[Task description]: Present each line of the entries below that holds the word "CALC".

[Dataset content]:
module EncodedMemory (
input mode,
input [2:0] index,
input [7:0] number,
input CLK,
output [7:0] result);
	wire [7:0] mask;
	ROM R(index, mask);
	Difference_RAM DR(mode, index, number, mask, CLK, result);
endmodule
[/design/flow/run.sh]
#!/bin/bash
# OpenROAD 26Q1-2900-gdf79404cd8, Yosys 0.63+post, stock flow scripts
make -C /OpenROAD-flow-scripts/flow DESIGN_CONFIG=/design/flow/config.mk WORK_HOME=/design/flow/orfs finish
[/design/flow/config.mk]
export PLATFORM = sky130hd
export DESIGN_NAME = EncodedMemory
export DESIGN_NICKNAME = EncodedMemory
export VERILOG_FILES = /design/flow/design.v
export SDC_FILE = /design/flow/constraint.sdc
export NUM_CORES = 4
export LEC_CHECK = 1
export CORE_UTILIZATION = 30
[/design/flow/constraint.sdc]
current_design EncodedMemory

set clk_period 6.1
set clk_io_pct 0.2

create_clock -name clk0 -period $clk_period [get_ports {CLK}]

set non_clock_inputs [all_inputs -no_clocks]
set_input_delay [expr $clk_period * $clk_io_pct] -clock clk0 $non_clock_inputs
set_output_delay [expr $clk_period * $clk_io_pct] -clock clk0 [all_outputs]
--- design/flow/config.mk ---
export PLATFORM = sky130hd
export DESIGN_NAME = complex_multiplier
export DESIGN_NICKNAME = complex_multiplier
export VERILOG_FILES = /design/flow/design.v
export SDC_FILE = /design/flow/constraint.sdc
export NUM_CORES = 4
export LEC_CHECK = 1
export CORE_UTILIZATION = 30
--- design/flow/design.v ---
module complex_multiplier #(
    parameter INT_WIDTH = 8,     
    parameter FRAC_WIDTH = 8     
) (
    input wire clk,
    input wire rst,
    input wire signed [INT_WIDTH+FRAC_WIDTH-1:0] a_real,
    input wire signed [INT_WIDTH+FRAC_WIDTH-1:0] a_imag,
    input wire signed [INT_WIDTH+FRAC_WIDTH-1:0] b_real,
    input wire signed [INT_WIDTH+FRAC_WIDTH-1:0] b_imag,
    output reg signed [INT_WIDTH+FRAC_WIDTH-1:0] out_real,
    output reg signed [INT_WIDTH+FRAC_WIDTH-1:0] out_imag,
    input wire start,
    output reg done
);
    reg signed [2*(INT_WIDTH+FRAC_WIDTH)-1:0] ac, bd, ad, bc;
    localparam IDLE = 2'b00;
    localparam CALC = 2'b01;
    localparam DONE = 2'b10;
    reg [1:0] state, next_state;
    always @(posedge clk or posedge rst) begin
        if (rst) begin
            state <= IDLE;
        end else begin
            state <= next_state;
        end
    end
    always @(*) begin
        case (state)
            IDLE: next_state = start ? CALC : IDLE;
            CALC: next_state = DONE;
            DONE: next_state = IDLE;
            default: next_state = IDLE;
        endcase
    end
    always @(posedge clk) begin
        case (state)
            IDLE: begin
                done <= 0;
            end
            CALC: begin
                ac <= (a_real * b_real) >>> FRAC_WIDTH;
                bd <= (a_imag * b_imag) >>> FRAC_WIDTH;
                ad <= (a_real * b_imag) >>> FRAC_WIDTH;
                bc <= (a_imag * b_real) >>> FRAC_WIDTH;
            end
            DONE: begin
                out_real <= ac - bd;
                out_imag <= ad + bc;
                done <= 1;
            end
        endcase
    end
endmodule
--- design/flow/constraint.sdc ---
current_design complex_multiplier

set clk_period 7.7
set clk_io_pct 0.2

create_clock -name clk0 -period $clk_period [get_ports {clk}]

set non_clock_inputs [all_inputs -no_clocks]
set_input_delay [expr $clk_period * $clk_io_pct] -clock clk0 $non_clock_inputs
set_output_delay [expr $clk_period * $clk_io_pct] -clock clk0 [all_outputs]
--- design/flow/run.sh ---
#!/bin/bash
# OpenROAD 26Q1-2900-gdf79404cd8, Yosys 0.63+post, stock flow scripts
make -C /OpenROAD-flow-scripts/flow DESIGN_CONFIG=/design/flow/config.mk WORK_HOME=/design/flow/orfs finish
==> flow_metrics.py <==
# Physical implementation metrics
metrics = {
    "outcome": {
        "status": "finished, final reports clean",
    },
    "logic_synthesis": {
        "ys_cells": 3735,
        "async_reset_ff_share_pct": 3.000,
        "top_cell": "inv_1",
        "yosys.cell_types.count": 62,
        "yosys_area_sq_um": 34150,
        "synth_seq_share_pct": 8.754,
        "top_cells_by_count": "inv_1 (1,011), fa_1 (746), and2_1 (453)",
        "synth_area_per_cell_sq_um": 9.142,
        "ys_dominant_reg_cell": "edfxtp_1",
        "synth_flops": 100,
        "topCellsByArea": "fa_1 (44%), ha_1 (11%), inv_1 (11%)",
        "top_area_share_pct": 43.74,
        "edf_count": 97,
        "syn_inst": 3735,
        "syn_area_sq_um": 34150,
        "yosys_warnings": 1,
        "top_area_cell": "fa_1",
    },
    "worst_setup_path": {
        "cp_num_buf_inv": 7,
        "cp-end-kind": "register",
        "crit_path_frequent_cell": "fa_1",
        "start_kind": "input pin",
        "crit_path_max_fanout": 9,
        "arrival_ps": 7550,
        "critical_path.cell_chain": "clkdlybuf4s50_1, buf_12, buf_12, and2_1, fa_1, inv_1, fa_1, fa_1, inv_1, fa_1, fa_1, inv_1, fa_1, inv_1, ha_1, or3_1, or3_1, a31oi_2, nor3_2, nand4_2, a31oi_2, a211oi_2, o21bai_1, xor2_1",
        "criticalPathCategory": "in -> reg",
        "slowest_delay_ps": 540,
        "cp_slowest_cell": "fa_1",
        "cp_top_family": "adder cells",
        "critical_path_required_ps": 7830,
    },
    "final_layout": {
        "fin_cells": 5352,
        "drive_gt1_share_pct": 5.452,
        "synthToLayoutAreaGrowth_pct": 13.45,
        "final_area_sq_um": 38740,
    },
    "sta": {
        "tightest_slew_ps": 931.9,
        "max_freq_mhz": 134.8,
        "slew_headroom_pct": 37.50,
        "rsz0062_at_grt": "no",
        "setup-violations-final": 0,
        "min_period_ps": 7419,
        "fin_crit_sh_pct": 96.36,
        "hold_violations": 0,
        "slew_viol_final": 0,
        "setup_ws_ps": 280.5,
        "skew_ps": 11.65,
    },
    "routing": {
        "drt-initial-drc-count": 839,
        "wl_per_cell_um": 15.60,
        "routed_via_density": 4.350,
        "wl_um": 83520,
        "drtPass1Iterations": 5,
        "ant_nets": 0,
        "drc_errors": 0,
        "vias": 23283,
        "antennaDiodeCount": 0,
    },
    "flow_run": {
        "warnings": 25,
        "drv_cap": 0,
    },
    "grt": {
        "first_global_vias": 24874,
        "antenna_found_initial": 1,
        "grt_max_degree": 36,
        "grt_pass1_wl_um": 137800,
        "grt_usage_pct": 16.12,
        "grt-ovfl-total": 0,
    },
    "pwr": {
        "fin_total_pwr_w": 0.01801,
        "powerDensity_nw_per_um2": 464.9,
        "power_leakage_nw": 19.13,
        "ir_drop_uv": 554.4,
    },
    "clock_network": {
        "cts_hold_buf": 0,
        "cts.sink_count": 100,
        "root_buffer": "clkbuf_16",
        "cts.htree.levels": 3,
        "ctsResizeCount": 0,
        "ctsLongestPathBuffers": 2,
        "path_clk_slew_ps": 80,
        "cts_tree": "built",
        "cts_buffers": 9,
        "cts_setup_buffers": 0,
        "clock.latency.late_pin_ps": 370,
    },
    "floorplanning": {
        "rows": 123,
        "core_sq_um": 112700,
        "initCoreUtil_pct": 30.31,
        "die_x_um": 339.4,
        "die_area_sq_um": 115200,
        "pin_count": 100,
        "fp.dieH_um": 339.4,
    },
    "place": {
        "dpl_worst_slack_ps": -131.0,
        "dp_hpwl_um": 68490,
        "post-place-cells": 5336,
        "place.gp.congestion": 0.8968,
        "dpl_cell_area_sq_um": 38460,
        "portBuffers": 99,
    },
    "min_path": {
        "hold_class": "reg -> reg",
    },
}
-- layout make-up --
cell class                      count  area (sq um)
Tap cell                         1500          1877
Inverter                         1011          3795
Fill cell                       11424         73910
Sequential cell                   100          2992
Clock inverter                      5         38.79
Timing Repair Buffer              269          3068
Multi-Input combinational cell   2456         26740
Clock buffer                       11         232.7
-- sequential cells by signal, summed over array words and instances, names as in the netlist --
| name | flops |
|---|---|
| ac | 16 |
| ad | 16 |
| bc | 16 |
| bd | 16 |
| out_imag | 16 |
| out_real | 16 |
| state | 3 |
| done | 1 |
-- per-layer routing --
layer | wire, um | GRT usage (%)
met1 | 37740 | 24.17
met3 | 9545 | 7.567
met5 | 13 | 0
met2 | 34630 | 22.35
met4 | 1591 | 2.440
-- per-stage QoR --
step / util (%) / TNS, ps / hold WS [ps]
final: 34.39 / 0 / 534.0
after global routing: 34.39 / 0 / 545.9
after CTS: 34.38 / 0 / 537.7
after detailed placement: 34.14 / -454.1 / 526.2
after global placement: 34.14 / -123.3 / 519.6
after floorplan: - / 0 / 512.8
-- worst paths after layout --
path / start / to / slack (ps) / cells after the start
setup / recovery: b_imag[4] / ad[14] / 280 / 24
hold / removal: state[0] / state[0] / 530 / 1
setup reg to reg: bc[0] / out_imag[14] / 4790 / 12
hold reg to reg: state[0] / state[0] / 530 / 1
max in group asynchronous: rst / state[0] / 6150 / 2
min in group asynchronous: rst / state[1] / 1340 / 2
-- placed cells by master (no fill, tap or decap), types with 5 or more instances in the layout --
cell type,n
ha_1,310
buf_4,106
o21ai_1,14
inv_1,1011
a211oi_1,6
nor2b_1,13
nand2_1,444
or3_1,11
xor2_1,30
buf_12,64
o21ai_0,12
a21boi_1,5
nand3_1,18
edfxtp_1,97
and2_1,453
nand4_1,7
nor3_1,22
nor2_1,95
a21o_1,12
nand2b_1,16
xnor2_1,129
o21a_1,13
clkdlybuf4s50_1,99
a21oi_1,34
fa_1,746
and3_1,12
clkbuf_16,9
-- power breakdown --
part	total (W)	internal (W)	switching [W]
clock network	0.000460	0.000222	0.000238
registers	0.00151	0.00151	0
logic	0.0160	0.00736	0.00868
total	0.0180	0.00909	0.00892
-- cell families after synthesis --
| logic type | Yosys count | synth area share, % |
|---|---|---|
| AOI/OAI and AO/OA | 139 | 2.953 |
| xor gates and xnor gates | 159 | 4.078 |
| adders and majority gates | 1056 | 55.10 |
| buffers and inverters | 1179 | 12.96 |
| DFF | 100 | 8.754 |
| and+or+nand+nor | 1102 | 16.16 |
Power is estimated from default activity; no workload was simulated.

[Answer below]:
    localparam CALC = 2'b01;
            IDLE: next_state = start ? CALC : IDLE;
            CALC: next_state = DONE;
            CALC: begin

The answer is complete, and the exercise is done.